Support for Large Language Models

Large Language Models (LLMs) find more and more different applications, as their capacity and availability are growing over time. Even though skorch is not primarily focused on working with pre-trained models, it does provide a few integrations with the Hugging Face ecosystem and thus with the pre-trained models on Hugging Face. Some use cases for LLMs supported by skorch are detailed in this document.

Using language models as zero- and few-shot classifiers

In this section, we will show how to use skorch to perform zero-shot and few-shot classification.

Getting started with zero-shot classification

One application for LLMs is in zero-shot and few-shot learning. In particular, they can be used to perform zero-shot and few-shot classification. This means that without updating the model weights in a training step, the model can make useful predictions about what class best fits the input data.

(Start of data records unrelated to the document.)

`src/rtl/sertx_pkg.sv`:
```
package sertx_pkg;

  // Strobes from control to datapath, all valid for one system cycle.
  typedef struct packed {
    logic loadShiftCpu;  // CPU byte straight into the shifter
    logic loadHoldCpu;   // CPU byte into the holding register
    logic pushFifo;      // CPU byte into the queue
    logic popFifo;       // queue head into the holding register
    logic xferHold;      // holding register into the shifter
    logic startFrame;    // first falling edge of a frame
    logic shiftBit;      // later falling edges of a frame
    logic endFrame;      // last rising edge of a frame
  } strobe_t;

endpackage

```
`src/rtl/sertx_dp.sv`:
```
module sertx_dp #(
  parameter int DATA_W     = 8,
  parameter int FIFO_DEPTH = 4
) (
  input  logic                clk,
  input  logic                rstN,
  input  sertx_pkg::strobe_t  stb,
  input  logic [DATA_W-1:0]   wrData,
  output logic                shBusy,
  output logic                holdValid,
  output logic                fifoEmpty,
  output logic                fifoFull,
  output logic                txData
);
  localparam int PTR_W = (FIFO_DEPTH > 1) ? $clog2(FIFO_DEPTH) : 1;
  localparam int CNT_W = $clog2(FIFO_DEPTH + 1);
  localparam logic [PTR_W-1:0] LAST_PTR = PTR_W'(FIFO_DEPTH - 1);

  logic [DATA_W-1:0] fifoMem [FIFO_DEPTH];
  logic [PTR_W-1:0]  rdPtr, wrPtr;
  logic [CNT_W-1:0]  fifoCnt;
  logic [DATA_W-1:0] holdReg, shReg;
  logic              outBit;

  assign fifoEmpty = (fifoCnt == '0);
  assign fifoFull  = (fifoCnt == CNT_W'(FIFO_DEPTH));
  assign outBit    = stb.startFrame | stb.shiftBit;

  always_ff @(posedge clk) begin
    if (stb.pushFifo) fifoMem[wrPtr] <= wrData;
  end

  always_ff @(posedge clk or negedge rstN) begin
    if (!rstN) begin
      rdPtr   <= '0;
      wrPtr   <= '0;
      fifoCnt <= '0;
    end else begin
      if (stb.pushFifo) wrPtr <= (wrPtr == LAST_PTR) ? '0 : wrPtr + PTR_W'(1);
      if (stb.popFifo)  rdPtr <= (rdPtr == LAST_PTR) ? '0 : rdPtr + PTR_W'(1);
      case ({stb.pushFifo, stb.popFifo})
        2'b10:   fifoCnt <= fifoCnt + CNT_W'(1);
        2'b01:   fifoCnt <= fifoCnt - CNT_W'(1);
        default: fifoCnt <= fifoCnt;
      endcase
    end
  end

  always_ff @(posedge clk or negedge rstN) begin
    if (!rstN) begin
      holdReg   <= '0;
      holdValid <= 1'b0;
    end else if (stb.popFifo) begin
      holdReg   <= fifoMem[rdPtr];
      holdValid <= 1'b1;
    end else if (stb.loadHoldCpu) begin
      holdReg   <= wrData;
      holdValid <= 1'b1;
    end else if (stb.xferHold) begin
      holdValid <= 1'b0;
    end
  end

  always_ff @(posedge clk or negedge rstN) begin
    if (!rstN) begin
      shReg  <= '0;
      shBusy <= 1'b0;
      txData <= 1'b1;
    end else begin
      if (stb.xferHold) begin
        shReg  <= holdReg;
        shBusy <= 1'b1;
      end else if (stb.loadShiftCpu) begin
        shReg  <= wrData;
        shBusy <= 1'b1;
      end else begin
        if (outBit) begin
          txData <= shReg[0];
          shReg  <= {1'b0, shReg[DATA_W-1:1]};
        end
        if (stb.endFrame) shBusy <= 1'b0;
      end
    end
  end

  // control must never push into a full queue
  p_no_overflow_r7: assert property (@(posedge clk) disable iff (!rstN)
    stb.pushFifo |-> (fifoCnt < CNT_W'(FIFO_DEPTH)));

  // the holding register is loaded from one source at a time
  p_hold_one_source_r6: assert property (@(posedge clk) disable iff (!rstN)
    $onehot0({stb.popFifo, stb.loadHoldCpu}));

  // the shifter is only reloaded while free
  p_shift_free_r4: assert property (@(posedge clk) disable iff (!rstN)
    (stb.xferHold || stb.loadShiftCpu) |-> !shBusy);

endmodule

```
`src/rtl/sertx_ctrl.sv`:
```
module sertx_ctrl #(
  parameter int DATA_W  = 8,
  parameter int CLK_DIV = 4
) (
  input  logic               clk,
  input  logic               rstN,
  input  logic               dblBufEn,
  input  logic               fifoEn,
  input  logic               clkOutMode,
  input  logic               wrEn,
  input  logic               statusRd,
  input  logic               sclkIn,
  input  logic               shBusy,
  input  logic               holdValid,
  input  logic               fifoEmpty,
  input  logic               fifoFull,
  output sertx_pkg::strobe_t stb,
  output logic               sclkOut,
  output logic               txIrq,
  output logic               underrunErr
);
  localparam int BIT_W = $clog2(DATA_W);
  localparam int DIV_W = $clog2(CLK_DIV + 1);
  localparam logic [BIT_W-1:0] LAST_BIT = BIT_W'(DATA_W - 1);
  localparam logic [DIV_W-1:0] DIV_TOP  = DIV_W'(CLK_DIV - 1);

  logic [2:0]       syncQ;
  logic [DIV_W-1:0] divCnt;
  logic [BIT_W-1:0] bitCnt;
  logic sclkReg, started, afterFrame;
  logic runClk, divWrap, fallEv, riseEv, fifoOn, underHit;

  always_comb begin
    fifoOn  = dblBufEn && fifoEn;
    runClk  = clkOutMode && (shBusy || !sclkReg);
    divWrap = runClk && (divCnt == DIV_TOP);
    if (clkOutMode) begin
      fallEv = divWrap && sclkReg;
      riseEv = divWrap && !sclkReg;
    end else begin
      fallEv = syncQ[2] && !syncQ[1];
      riseEv = !syncQ[2] && syncQ[1];
    end
    stb.loadShiftCpu = wrEn && !dblBufEn && !shBusy;
    stb.loadHoldCpu  = wrEn && dblBufEn && !fifoEn && !holdValid;
    stb.pushFifo     = wrEn && fifoOn && !fifoFull;
    stb.xferHold     = dblBufEn && holdValid && !shBusy;
    stb.popFifo      = fifoOn && !fifoEmpty && (!holdValid || stb.xferHold);
    stb.startFrame   = fallEv && shBusy && !started;
    stb.shiftBit     = fallEv && started;
    stb.endFrame     = riseEv && started && (bitCnt == LAST_BIT);
    underHit = fallEv && afterFrame && !shBusy && !clkOutMode && dblBufEn && !fifoEn;
  end

  always_ff @(posedge clk or negedge rstN) begin
    if (!rstN) begin
      syncQ       <= 3'b111;
      divCnt      <= '0;
      sclkReg     <= 1'b1;
      started     <= 1'b0;
      bitCnt      <= '0;
      afterFrame  <= 1'b0;
      underrunErr <= 1'b0;
      txIrq       <= 1'b0;
    end else begin
      syncQ  <= {syncQ[1:0], sclkIn};
      divCnt <= (!runClk || divWrap) ? '0 : divCnt + DIV_W'(1);
      if (!clkOutMode)  sclkReg <= 1'b1;
      else if (divWrap) sclkReg <= !sclkReg;
      if (stb.startFrame) begin
        started <= 1'b1;
        bitCnt  <= '0;
      end else if (stb.shiftBit) begin
        bitCnt  <= bitCnt + BIT_W'(1);
      end else if (stb.endFrame) begin
        started <= 1'b0;
      end
      if (stb.endFrame && !clkOutMode) afterFrame <= 1'b1;
      else if (fallEv)                 afterFrame <= 1'b0;
      if (underHit)      underrunErr <= 1'b1;
      else if (statusRd) underrunErr <= 1'b0;
      txIrq <= dblBufEn ? stb.xferHold : stb.endFrame;
    end
  end

  assign sclkOut = sclkReg;

  // no under-run while the block owns the clock
  p_no_underrun_clkout_r9: assert property (@(posedge clk) disable iff (!rstN)
    (clkOutMode && $past(clkOutMode)) |-> !$rose(underrunErr));

  // an idle generated clock stays parked high
  p_idle_high_r8: assert property (@(posedge clk) disable iff (!rstN)
    (clkOutMode && !shBusy && sclkOut) |=> sclkOut);

  // interrupt coincides with an empty holding stage
  p_irq_empty_r4: assert property (@(posedge clk) disable iff (!rstN)
    (txIrq && dblBufEn && !fifoEn) |-> !holdValid);

  // the flag only drops after a status read
  p_clear_on_read_r12: assert property (@(posedge clk) disable iff (!rstN)
    $fell(underrunErr) |-> $past(statusRd));

endmodule

```
`src/rtl/sertx_dbuf.sv`:
```
module sertx_dbuf #(
  parameter int DATA_W     = 8,
  parameter int FIFO_DEPTH = 4,
  parameter int CLK_DIV    = 4
) (
  input  logic              clk,
  input  logic              rstN,
  input  logic              dblBufEn,
  input  logic              fifoEn,
  input  logic              clkOutMode,
  input  logic              wrEn,
  input  logic [DATA_W-1:0] wrData,
  input  logic              statusRd,
  input  logic              sclkIn,
  output logic              sclkOut,
  output logic              txData,
  output logic              txIrq,
  output logic              bufEmpty,
  output logic              fifoFull,
  output logic              underrunErr
);
  sertx_pkg::strobe_t stb;
  logic shBusy, holdValid, fifoEmpty;

  sertx_ctrl #(.DATA_W(DATA_W), .CLK_DIV(CLK_DIV)) u_ctrl (
    .clk(clk), .rstN(rstN), .dblBufEn(dblBufEn), .fifoEn(fifoEn),
    .clkOutMode(clkOutMode), .wrEn(wrEn), .statusRd(statusRd), .sclkIn(sclkIn),
    .shBusy(shBusy), .holdValid(holdValid), .fifoEmpty(fifoEmpty),
    .fifoFull(fifoFull), .stb(stb), .sclkOut(sclkOut), .txIrq(txIrq),
    .underrunErr(underrunErr)
  );

  sertx_dp #(.DATA_W(DATA_W), .FIFO_DEPTH(FIFO_DEPTH)) u_dp (
    .clk(clk), .rstN(rstN), .stb(stb), .wrData(wrData), .shBusy(shBusy),
    .holdValid(holdValid), .fifoEmpty(fifoEmpty), .fifoFull(fifoFull),
    .txData(txData)
  );

  assign bufEmpty = dblBufEn ? !holdValid : !shBusy;

endmodule

```
`config.mk`:
```
export PLATFORM = sky130hd
export DESIGN_NAME = sertx_dbuf
export DESIGN_NICKNAME = d
export VERILOG_FILES = /design/src/rtl/sertx_pkg.sv /design/src/rtl/sertx_dp.sv /design/src/rtl/sertx_ctrl.sv /design/src/rtl/sertx_dbuf.sv
export SDC_FILE = /design/constraint.sdc
export NUM_CORES = 1
export LEC_CHECK = 0
export BUFFER_PORTS_ARGS = -buffer_cell sky130_fd_sc_hd__buf_2
export CAP_MARGIN = 20
export CELL_PAD_IN_SITES_DETAIL_PLACEMENT = 0
export CELL_PAD_IN_SITES_GLOBAL_PLACEMENT = 1
export CORE_MARGIN = 2
export CORE_UTILIZATION = 50
export DETAILED_ROUTE_END_ITERATION = 10
export PLACE_DENSITY = 0.77
export SLEW_MARGIN = 20
export SYNTH_ARGS = -nofsm -noshare
export SYNTH_HDL_FRONTEND = slang
export SYNTH_SLANG_ARGS = --single-unit
```
`constraint.sdc`:
```
create_clock -name clk -period 6 [get_ports clk]
set_input_delay 1.2 -clock clk [delete_from_list [all_inputs] [get_ports clk]]
set_output_delay 1.2 -clock clk [all_outputs]
set_load 0.01 [all_outputs]
```
== After elaboration in Yosys (flattened, before gate mapping) ==
Memory sizes are Yosys's and may differ from the RTL's.
Cells that the tools add are included.
Word-level totals
  logic and storage cells: 122
  output and inout bits: 6
  RAM bits: 32
  register bits after elaboration: 40
  memories: 1
Operators by class
  multiplexer cells: 31
  eq/ne operators: 9
  reduce and logical (&&, ||, !) cells: 56
  bitwise gates (word level): 3
  $add $sub $neg: 6
Memories
  u_dp.fifoMem: depth 4, width 8, rd ports 1, clocked after Yosys merged registers in 0, write ports 1, line sertx_dp.sv:19  | logic [DATA_W-1:0] fifoMem [FIFO_DEPTH];
Operators by type and width (number)
  $mux W8: 5
  $logic_and A1 B1 Y1: 29
  $mux W1: 20
  $logic_not A1 Y1: 12
  $reduce_bool A2 Y1: 6
  $add A3 B1 Y3 const B: 3
  $mux W3: 3
  $reduce_bool A3 Y1: 3
  $eq A2 B2 Y1 const B: 3
  $eq A3 B3 Y1 const B: 2
  $pmux W3 S2: 1
  $add A2 B1 Y2 const B: 2
  $mux W2: 2
  $ne A2 B1 Y1 const B: 2
  $eq A3 B2 Y1 const B: 1
  $logic_not A3 Y1: 1
  $logic_or A1 B1 Y1: 3
  $reduce_and A3 Y1: 1
  $sub A3 B1 Y3 const B: 1
  $eq A2 B1 Y1 const B: 1
  $not A1 Y1: 2
  $reduce_and A2 Y1: 1
  $or A1 B1 Y1: 1

== Longest topological paths before layout ==
  word-level depth: 12
  mapped depth: 11
  gate-level depth less buffers: 10

== Cells and area by module ==
From an unflattened synthesis, not the netlist that was laid out.
Unflattened totals
  cell total of the unflattened synthesis: 239
  area, all modules: 3249.4 um^2
By module, submodules not included
  sertx_dp: sequential area each 1612.8 um^2, times used 1, area an instance 2561.2 um^2, cells an instance 179
  sertx_ctrl: sequential area each 355.3 um^2, times used 1, area an instance 678.2 um^2, cells an instance 59
  sertx_dbuf: sequential area each 0.0 um^2, times used 1, area an instance 10.0 um^2, cells an instance 1

== Worst setup path after synthesis ==
Ideal clock, no wire load.
  path type: input to output
  start: input port dblBufEn
  end: output port bufEmpty
  setup slack: 3043 ps
  data arrival time: 1757 ps
  stages: 3
  path through: buf_6 -> clkbuf_1 -> o21a_1
Between the ends
  word-level cells in the longest chain between the ends: 1
Ends and longest elaborated chain
  from (decl): line sertx_dbuf.sv:8  | input logic dblBufEn,
  $mux W1: line sertx_dbuf.sv:39  | assign bufEmpty = dblBufEn ? !holdValid : !shBusy;
  to (decl): line sertx_dbuf.sv:18  | output logic bufEmpty,
No other way between the ends.

== Worst setup path after layout ==
Same ends and word-level chain as after synthesis.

As an example, let’s assume we have customer reviews and would like to know their sentiment, i.e. whether they are positive or negative. A customer review could look like this:

I’m very happy with this new smartphone. The display is excellent and the battery lasts for days. My only complaint is the camera, which could be better. Overall, I can highly recommend this product.

Thanks to the ability to understand text, a LLM should be perfectly capable to classify this review to be either positive or negative. With the help of skorch and pre-trained Hugging Face models, we can perform this type of prediction in a convenient way. Let’s show how this looks in code:

from skorch.llm import ZeroShotClassifier

clf = ZeroShotClassifier('bigscience/bloomz-1b1')
clf.fit(X=None, y=['positive', 'negative'])

review = """I'm very happy with this new smartphone. The display is excellent
and the battery lasts for days. My only complaint is the camera, which could
be better. Overall, I can highly recommend this product."""

clf.predict([review])  # returns 'positive'
clf.predict_proba([review])  # returns array([[0.05547452, 0.94452548]])

Let’s unpack this step by step. First of all, to run this, we need to install the Hugging Face transformers library in our environment. To do this, run:

python -m pip install transformers

Then, we imported the skorch class ZeroShotClassifier. This class takes care of all the heavy lifting like loading the LLMs and generating the predictions. As expected from skorch, it is scikit-learn compatible, thus you can use it for grid searching, etc. (more on that later).

As you can see, we initialize the model simply by passing the argument 'bigscience/bloomz-1b1'. What does this mean? This string is the name of a Large Language Model hosted on Hugging Face. It is called “bloomz” and, as implied by the name, it is the 1 billion parameters variant (so it’s a “small” large language model by today’s standards). You can browse the Hugging Face models page to find more models that may be suitable for the task.

Note

It is possible to initialize ZeroShotClassifier with a model and tokenizer directly by initializing it like this: ZeroShotClassifier(model=model, tokenizer=tokenizer). In this case, the model and tokenizer are not downloaded from Hugging Face. This can be useful if you want to use your own models, which works as long as they are compatible with Hugging Face transformers. In particular, they have to implement the .generate method.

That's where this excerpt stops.